[[ DATASET RECORDS open ]]

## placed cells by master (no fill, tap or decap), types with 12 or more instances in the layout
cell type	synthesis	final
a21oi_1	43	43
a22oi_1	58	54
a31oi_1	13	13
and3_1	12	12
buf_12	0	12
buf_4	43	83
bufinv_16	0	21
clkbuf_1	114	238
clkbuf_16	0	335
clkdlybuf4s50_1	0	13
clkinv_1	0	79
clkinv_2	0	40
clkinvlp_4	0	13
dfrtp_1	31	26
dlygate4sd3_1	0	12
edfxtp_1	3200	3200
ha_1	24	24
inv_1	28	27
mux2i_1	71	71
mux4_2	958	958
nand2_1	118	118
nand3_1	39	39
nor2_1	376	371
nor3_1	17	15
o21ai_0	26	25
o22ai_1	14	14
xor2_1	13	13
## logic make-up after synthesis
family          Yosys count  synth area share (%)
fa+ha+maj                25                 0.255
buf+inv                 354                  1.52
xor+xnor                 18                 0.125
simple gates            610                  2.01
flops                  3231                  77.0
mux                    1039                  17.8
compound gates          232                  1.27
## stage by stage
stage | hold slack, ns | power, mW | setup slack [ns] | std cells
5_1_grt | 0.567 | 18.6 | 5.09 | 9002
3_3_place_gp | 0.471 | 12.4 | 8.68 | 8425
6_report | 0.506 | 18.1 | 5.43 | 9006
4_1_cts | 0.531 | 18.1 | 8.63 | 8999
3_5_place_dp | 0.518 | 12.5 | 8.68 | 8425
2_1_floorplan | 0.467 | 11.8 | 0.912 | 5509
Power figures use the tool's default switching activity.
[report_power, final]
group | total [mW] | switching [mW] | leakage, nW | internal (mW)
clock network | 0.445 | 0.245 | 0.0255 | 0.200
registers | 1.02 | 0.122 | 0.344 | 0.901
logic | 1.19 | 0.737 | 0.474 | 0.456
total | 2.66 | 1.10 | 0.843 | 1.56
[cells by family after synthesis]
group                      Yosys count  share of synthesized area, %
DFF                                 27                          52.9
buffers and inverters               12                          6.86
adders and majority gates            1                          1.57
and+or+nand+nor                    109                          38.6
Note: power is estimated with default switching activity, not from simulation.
File: src/rtl/kbt_fifo.sv
// kbt_fifo: synchronous FIFO for buffered key codes.
//   clk, reset (async, active-low)
//   flush       : empties the FIFO (takes priority over push/pop)
//   push, din   : write when not full (a push while full is ignored)
//   pop         : advance the read side when not empty
//   dout        : current head entry
//   full, empty : status flags
//   level       : number of stored entries
module kbt_fifo #(
    parameter int unsigned WIDTH = 8,
    parameter int unsigned DEPTH = 4
) (
    input  logic                     clk,
    input  logic                     reset,
    input  logic                     flush,
    input  logic                     push,
    input  logic [WIDTH-1:0]         din,
    input  logic                     pop,
    output logic [WIDTH-1:0]         dout,
    output logic                     full,
    output logic                     empty,
    output logic [$clog2(DEPTH):0]   level
);

    localparam int unsigned PW = $clog2(DEPTH);

    logic [WIDTH-1:0] mem [DEPTH];
    logic [PW-1:0]    wr_ptr;
    logic [PW-1:0]    rd_ptr;
    logic [PW:0]      count;
    logic             do_push;
    logic             do_pop;

    assign do_push = push && !full;
    assign do_pop  = pop && !empty;

    always_ff @(posedge clk or negedge reset) begin
        if (!reset) begin
            wr_ptr <= '0;
            rd_ptr <= '0;
            count  <= '0;
        end else if (flush) begin
            wr_ptr <= '0;
            rd_ptr <= '0;
            count  <= '0;
        end else begin
            if (do_push) wr_ptr <= wr_ptr + 1'b1;
            if (do_pop)  rd_ptr <= rd_ptr + 1'b1;
            case ({do_push, do_pop})
                2'b10:   count <= count + 1'b1;
                2'b01:   count <= count - 1'b1;
                default: count <= count;
            endcase
        end
    end

    always_ff @(posedge clk) begin
        if (do_push && !flush) mem[wr_ptr] <= din;
    end

    assign dout  = mem[rd_ptr];
    assign full  = (count == (PW+1)'(DEPTH));
    assign empty = (count == '0);
    assign level = count;

endmodule

File: src/rtl/kb_text_ctrl.sv
// kb_text_ctrl: sequences character RAM writes from the keyboard decoder,
// tracks the text cursor, interprets BS/CR and runs full-screen clears.
// The renderer owns the single RAM port whenever vga_rd_req is high.
//   clk, reset (async, active-low)
//   key_valid/key_char   : decoded key strobe and ASCII code
//   clear_req            : request a full-screen clear sweep
//   vga_rd_req/addr      : renderer read request (always wins the port)
//   ram_addr/we/wdata    : shared RAM port
//   cursor_col/row       : current cursor position
//   busy                 : clear sweep in progress
//   ovf                  : sticky, a key was dropped on a full FIFO
module kb_text_ctrl
    import kbt_pkg::*;
#(
    parameter int unsigned COLS       = DEF_COLS,
    parameter int unsigned ROWS       = DEF_ROWS,
    parameter int unsigned AW         = 12,
    parameter int unsigned FIFO_DEPTH = 4
) (
    input  logic          clk,
    input  logic          reset,
    input  logic          key_valid,
    input  logic [7:0]    key_char,
    input  logic          clear_req,
    input  logic          vga_rd_req,
    input  logic [AW-1:0] vga_rd_addr,
    output logic [AW-1:0] ram_addr,
    output logic          ram_we,
    output logic [7:0]    ram_wdata,
    output logic [6:0]    cursor_col,
    output logic [4:0]    cursor_row,
    output logic          busy,
    output logic          ovf
);

    localparam int unsigned LW        = $clog2(FIFO_DEPTH) + 1;
    localparam logic [AW-1:0] LAST_ADDR = AW'(COLS*ROWS - 1);
    localparam logic [AW-1:0] COLS_A    = AW'(COLS);
    localparam logic [6:0]    LAST_COL  = 7'(COLS - 1);
    localparam logic [4:0]    LAST_ROW  = 5'(ROWS - 1);
    localparam logic [LW-1:0] LVL_ONE   = LW'(1);

    kbt_state_e    state, state_nx;
    logic [6:0]    col, col_nx;
    logic [4:0]    row, row_nx;
    logic [AW-1:0] row_base, base_nx;   // row*COLS, kept in step with row
    logic [AW-1:0] sweep, sweep_nx;

    logic          fifo_push, fifo_pop, fifo_flush;
    logic          fifo_full, fifo_empty;
    logic [7:0]    head;
    logic [LW-1:0] fifo_level;

    logic          wr_pend;
    logic [AW-1:0] wr_addr;
    logic [7:0]    wr_data;
    logic [4:0]    row_inc;
    logic [AW-1:0] base_inc;

    // clear_req discards a key arriving in the same cycle
    assign fifo_push = key_valid && !clear_req;

    kbt_fifo #(.WIDTH(8), .DEPTH(FIFO_DEPTH)) u_fifo (
        .clk   (clk),
        .reset (reset),
        .flush (fifo_flush),
        .push  (fifo_push),
        .din   (key_char),
        .pop   (fifo_pop),
        .dout  (head),
        .full  (fifo_full),
        .empty (fifo_empty),
        .level (fifo_level)
    );

    assign row_inc  = (row == LAST_ROW) ? '0 : row + 1'b1;
    assign base_inc = (row == LAST_ROW) ? '0 : row_base + COLS_A;

    always_comb begin
        state_nx   = state;
        col_nx     = col;
        row_nx     = row;
        base_nx    = row_base;
        sweep_nx   = sweep;
        wr_pend    = 1'b0;
        wr_addr    = '0;
        wr_data    = 8'h00;
        fifo_pop   = 1'b0;
        fifo_flush = 1'b0;

        case (state)
            ST_IDLE: begin
                if (!fifo_empty) state_nx = ST_WRITE;
            end
            ST_WRITE: begin
                if (fifo_empty) begin
                    state_nx = ST_IDLE;
                end else if (is_print(head)) begin
                    wr_pend = 1'b1;
                    wr_addr = row_base + AW'(col);
                    wr_data = head;
                    if (!vga_rd_req) begin
                        fifo_pop = 1'b1;
                        if (col == LAST_COL) begin
                            col_nx  = '0;
                            row_nx  = row_inc;
                            base_nx = base_inc;
                        end else begin
                            col_nx = col + 1'b1;
                        end
                    end
                end else if (head == BS) begin
                    wr_pend = 1'b1;
                    wr_data = SPACE;
                    // row_base-1 is the last column of the previous row
                    if (col != '0) begin
                        wr_addr = row_base + AW'(col) - 1'b1;
                    end else if (row != '0) begin
                        wr_addr = row_base - 1'b1;
                    end
                    if (!vga_rd_req) begin
                        fifo_pop = 1'b1;
                        if (col != '0) begin
                            col_nx = col - 1'b1;
                        end else if (row != '0) begin
                            col_nx  = LAST_COL;
                            row_nx  = row - 1'b1;
                            base_nx = row_base - COLS_A;
                        end
                    end
                end else if (head == CR) begin
                    fifo_pop = 1'b1;
                    col_nx   = '0;
                    row_nx   = row_inc;
                    base_nx  = base_inc;
                end else begin
                    fifo_pop = 1'b1;
                end
                // stay in WRITE if another entry remains after this pop
                if (fifo_pop) begin
                    state_nx = ((fifo_level > LVL_ONE) || (fifo_push && !fifo_full))
                               ? ST_WRITE : ST_IDLE;
                end
            end
            ST_CLEAR: begin
                wr_pend = 1'b1;
                wr_addr = sweep;
                wr_data = SPACE;
                if (!vga_rd_req) begin
                    if (sweep == LAST_ADDR) begin
                        state_nx = ST_IDLE;
                        col_nx   = '0;
                        row_nx   = '0;
                        base_nx  = '0;
                    end else begin
                        sweep_nx = sweep + 1'b1;
                    end
                end
            end
            default: state_nx = ST_IDLE;
        endcase

        // clear overrides everything, including a restart mid-sweep
        if (clear_req) begin
            state_nx   = ST_CLEAR;
            fifo_flush = 1'b1;
            fifo_pop   = 1'b0;
            sweep_nx   = '0;
            col_nx     = col;
            row_nx     = row;
            base_nx    = row_base;
        end
    end

    always_ff @(posedge clk or negedge reset) begin
        if (!reset) begin
            state    <= ST_IDLE;
            col      <= '0;
            row      <= '0;
            row_base <= '0;
            sweep    <= '0;
            ovf      <= 1'b0;
        end else begin
            state    <= state_nx;
            col      <= col_nx;
            row      <= row_nx;
            row_base <= base_nx;
            sweep    <= sweep_nx;
            if (clear_req)
                ovf <= 1'b0;
            else if (key_valid && fifo_full)
                ovf <= 1'b1;
        end
    end

    assign ram_addr   = vga_rd_req ? vga_rd_addr : wr_addr;
    assign ram_we     = wr_pend && !vga_rd_req;
    assign ram_wdata  = wr_data;
    assign cursor_col = col;
    assign cursor_row = row;
    assign busy       = (state == ST_CLEAR);

endmodule
[src/rtl/icache_array.sv]
// Direct-mapped storage: valid/tag/data per line, combinational read port,
// synchronous write port. Only the valid bits are cleared by reset.
module icache_array
    import icache_pkg::*;
#(
    parameter int IDX_W = ICACHE_IDX_W,
    localparam int TAG_W = 30 - IDX_W,
    localparam int LINES = 1 << IDX_W
) (
    input  logic             clk,
    input  logic             rst_n,
    input  logic [IDX_W-1:0] rd_idx_i,
    input  logic [TAG_W-1:0] rd_tag_i,
    output logic             hit_o,
    output logic [31:0]      rd_data_o,
    input  logic             we_i,
    input  logic [IDX_W-1:0] wr_idx_i,
    input  logic [TAG_W-1:0] wr_tag_i,
    input  logic [31:0]      wr_data_i
);

    logic [LINES-1:0] valid_q;
    logic [TAG_W-1:0] tag_q  [LINES];
    logic [31:0]      data_q [LINES];

    // Valid bits: cleared on reset, set when a line is filled.
    // NOTE: non-blocking (<=) in every clocked block so all registers update
    // together from values sampled at the same edge, independent of block order.
    always_ff @(posedge clk or negedge rst_n) begin
        if (!rst_n) begin
            valid_q <= '0;
        end else if (we_i) begin
            valid_q[wr_idx_i] <= 1'b1;
        end
    end

    // Tag and data payload: written on fill.
    // NOTE: no reset on the tag/data arrays; a cleared valid bit already makes
    // their contents don't-care, and leaving them unreset lets them map to RAM.
    always_ff @(posedge clk) begin
        if (we_i) begin
            tag_q[wr_idx_i]  <= wr_tag_i;
            data_q[wr_idx_i] <= wr_data_i;
        end
    end

    // Combinational lookup.
    assign hit_o     = valid_q[rd_idx_i] && (tag_q[rd_idx_i] == rd_tag_i);
    assign rd_data_o = data_q[rd_idx_i];

endmodule

[src/rtl/icache.sv]
// Instruction cache, responder side of the fetch interface. Hits answer one
// cycle after the request; misses refill one word through the arbiter's
// read port and answer in the cycle after mem_rd_done.
module icache
    import icache_pkg::*;
#(
    parameter int IDX_W = ICACHE_IDX_W
) (
    input  logic        clk,
    input  logic        rst_n,
    input  logic        rdy,
    input  logic        rob_clear,
    input  logic        start_fetch,
    input  logic [31:0] pc,
    output logic        instr_ready,
    output logic [31:0] instr,
    output logic [31:0] instr_addr,
    output logic        mem_rd_req,
    output logic [31:0] mem_rd_addr,
    input  logic        mem_rd_done,
    input  logic [31:0] mem_rd_data
);

    localparam int TAG_W = 30 - IDX_W;

    state_e      state_q, state_d;
    logic        instr_ready_q, instr_ready_d;
    logic [31:0] instr_q, instr_d;
    logic [31:0] instr_addr_q, instr_addr_d;
    logic        mem_rd_req_q, mem_rd_req_d;
    logic [31:0] mem_rd_addr_q, mem_rd_addr_d;

    logic        hit;
    logic [31:0] rd_data;
    logic        fill;

    // pc[1:0] carries no information for word fetches.
    logic unused_pc_lsb;
    assign unused_pc_lsb = ^pc[1:0];

    // Lookup uses the live pc; the fill uses the latched refill address.
    icache_array #(.IDX_W(IDX_W)) u_array (
        .clk       (clk),
        .rst_n     (rst_n),
        .rd_idx_i  (pc[IDX_W+1:2]),
        .rd_tag_i  (pc[31:IDX_W+2]),
        .hit_o     (hit),
        .rd_data_o (rd_data),
        .we_i      (fill && rdy),
        .wr_idx_i  (mem_rd_addr_q[IDX_W+1:2]),
        .wr_tag_i  (mem_rd_addr_q[31:TAG_W'(IDX_W+2)]),
        .wr_data_i (mem_rd_data)
    );

    // Next-state and next-output logic; rob_clear takes priority over everything.
    // NOTE: every signal gets a default at the top so no path leaves one
    // unassigned, which would otherwise infer a latch.
    always_comb begin
        state_d       = state_q;
        instr_ready_d = 1'b0;
        instr_d       = '0;
        instr_addr_d  = '0;
        mem_rd_req_d  = mem_rd_req_q;
        mem_rd_addr_d = mem_rd_addr_q;
        fill          = 1'b0;

        case (state_q)
            IDLE: begin
                if (rob_clear) begin
                    state_d = IDLE;
                end else if (start_fetch) begin
                    if (hit) begin
                        instr_ready_d = 1'b1;
                        instr_d       = rd_data;
                        instr_addr_d  = word_addr(pc);
                        state_d       = RESP;
                    end else begin
                        mem_rd_req_d  = 1'b1;
                        mem_rd_addr_d = word_addr(pc);
                        state_d       = MISS;
                    end
                end
            end
            MISS: begin
                if (mem_rd_done) begin
                    fill         = 1'b1;
                    mem_rd_req_d = 1'b0;
                    if (rob_clear) begin
                        state_d = IDLE;
                    end else begin
                        instr_ready_d = 1'b1;
                        instr_d       = mem_rd_data;
                        instr_addr_d  = mem_rd_addr_q;
                        state_d       = RESP;
                    end
                end else if (rob_clear) begin
                    state_d = DRAIN;
                end
            end
            RESP: begin
                // start_fetch is still high here from the request just served.
                state_d = IDLE;
            end
            DRAIN: begin
                if (mem_rd_done) begin
                    fill         = 1'b1;
                    mem_rd_req_d = 1'b0;
                    state_d      = IDLE;
                end
            end
            default: state_d = IDLE;
        endcase
    end

    // State and output registers; rdy=0 freezes all of them.
    always_ff @(posedge clk or negedge rst_n) begin
        if (!rst_n) begin
            state_q       <= IDLE;
            instr_ready_q <= 1'b0;
            instr_q       <= '0;
            instr_addr_q  <= '0;
            mem_rd_req_q  <= 1'b0;
            mem_rd_addr_q <= '0;
        end else if (rdy) begin
            state_q       <= state_d;
            instr_ready_q <= instr_ready_d;
            instr_q       <= instr_d;
            instr_addr_q  <= instr_addr_d;
            mem_rd_req_q  <= mem_rd_req_d;
            mem_rd_addr_q <= mem_rd_addr_d;
        end
    end

    assign instr_ready = instr_ready_q;
    assign instr       = instr_q;
    assign instr_addr  = instr_addr_q;
    assign mem_rd_req  = mem_rd_req_q;
    assign mem_rd_addr = mem_rd_addr_q;

endmodule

[[ DATASET RECORDS closed ]]

PROBLEM STATEMENT ▸ Your answer must be the lines from the first line of the entries above through the line that contains "group | total", written out exactly.

WORKED SOLUTION ▸
## placed cells by master (no fill, tap or decap), types with 12 or more instances in the layout
cell type	synthesis	final
a21oi_1	43	43
a22oi_1	58	54
a31oi_1	13	13
and3_1	12	12
buf_12	0	12
buf_4	43	83
bufinv_16	0	21
clkbuf_1	114	238
clkbuf_16	0	335
clkdlybuf4s50_1	0	13
clkinv_1	0	79
clkinv_2	0	40
clkinvlp_4	0	13
dfrtp_1	31	26
dlygate4sd3_1	0	12
edfxtp_1	3200	3200
ha_1	24	24
inv_1	28	27
mux2i_1	71	71
mux4_2	958	958
nand2_1	118	118
nand3_1	39	39
nor2_1	376	371
nor3_1	17	15
o21ai_0	26	25
o22ai_1	14	14
xor2_1	13	13
## logic make-up after synthesis
family          Yosys count  synth area share (%)
fa+ha+maj                25                 0.255
buf+inv                 354                  1.52
xor+xnor                 18                 0.125
simple gates            610                  2.01
flops                  3231                  77.0
mux                    1039                  17.8
compound gates          232                  1.27
## stage by stage
stage | hold slack, ns | power, mW | setup slack [ns] | std cells
5_1_grt | 0.567 | 18.6 | 5.09 | 9002
3_3_place_gp | 0.471 | 12.4 | 8.68 | 8425
6_report | 0.506 | 18.1 | 5.43 | 9006
4_1_cts | 0.531 | 18.1 | 8.63 | 8999
3_5_place_dp | 0.518 | 12.5 | 8.68 | 8425
2_1_floorplan | 0.467 | 11.8 | 0.912 | 5509
Power figures use the tool's default switching activity.
[report_power, final]
group | total [mW] | switching [mW] | leakage, nW | internal (mW)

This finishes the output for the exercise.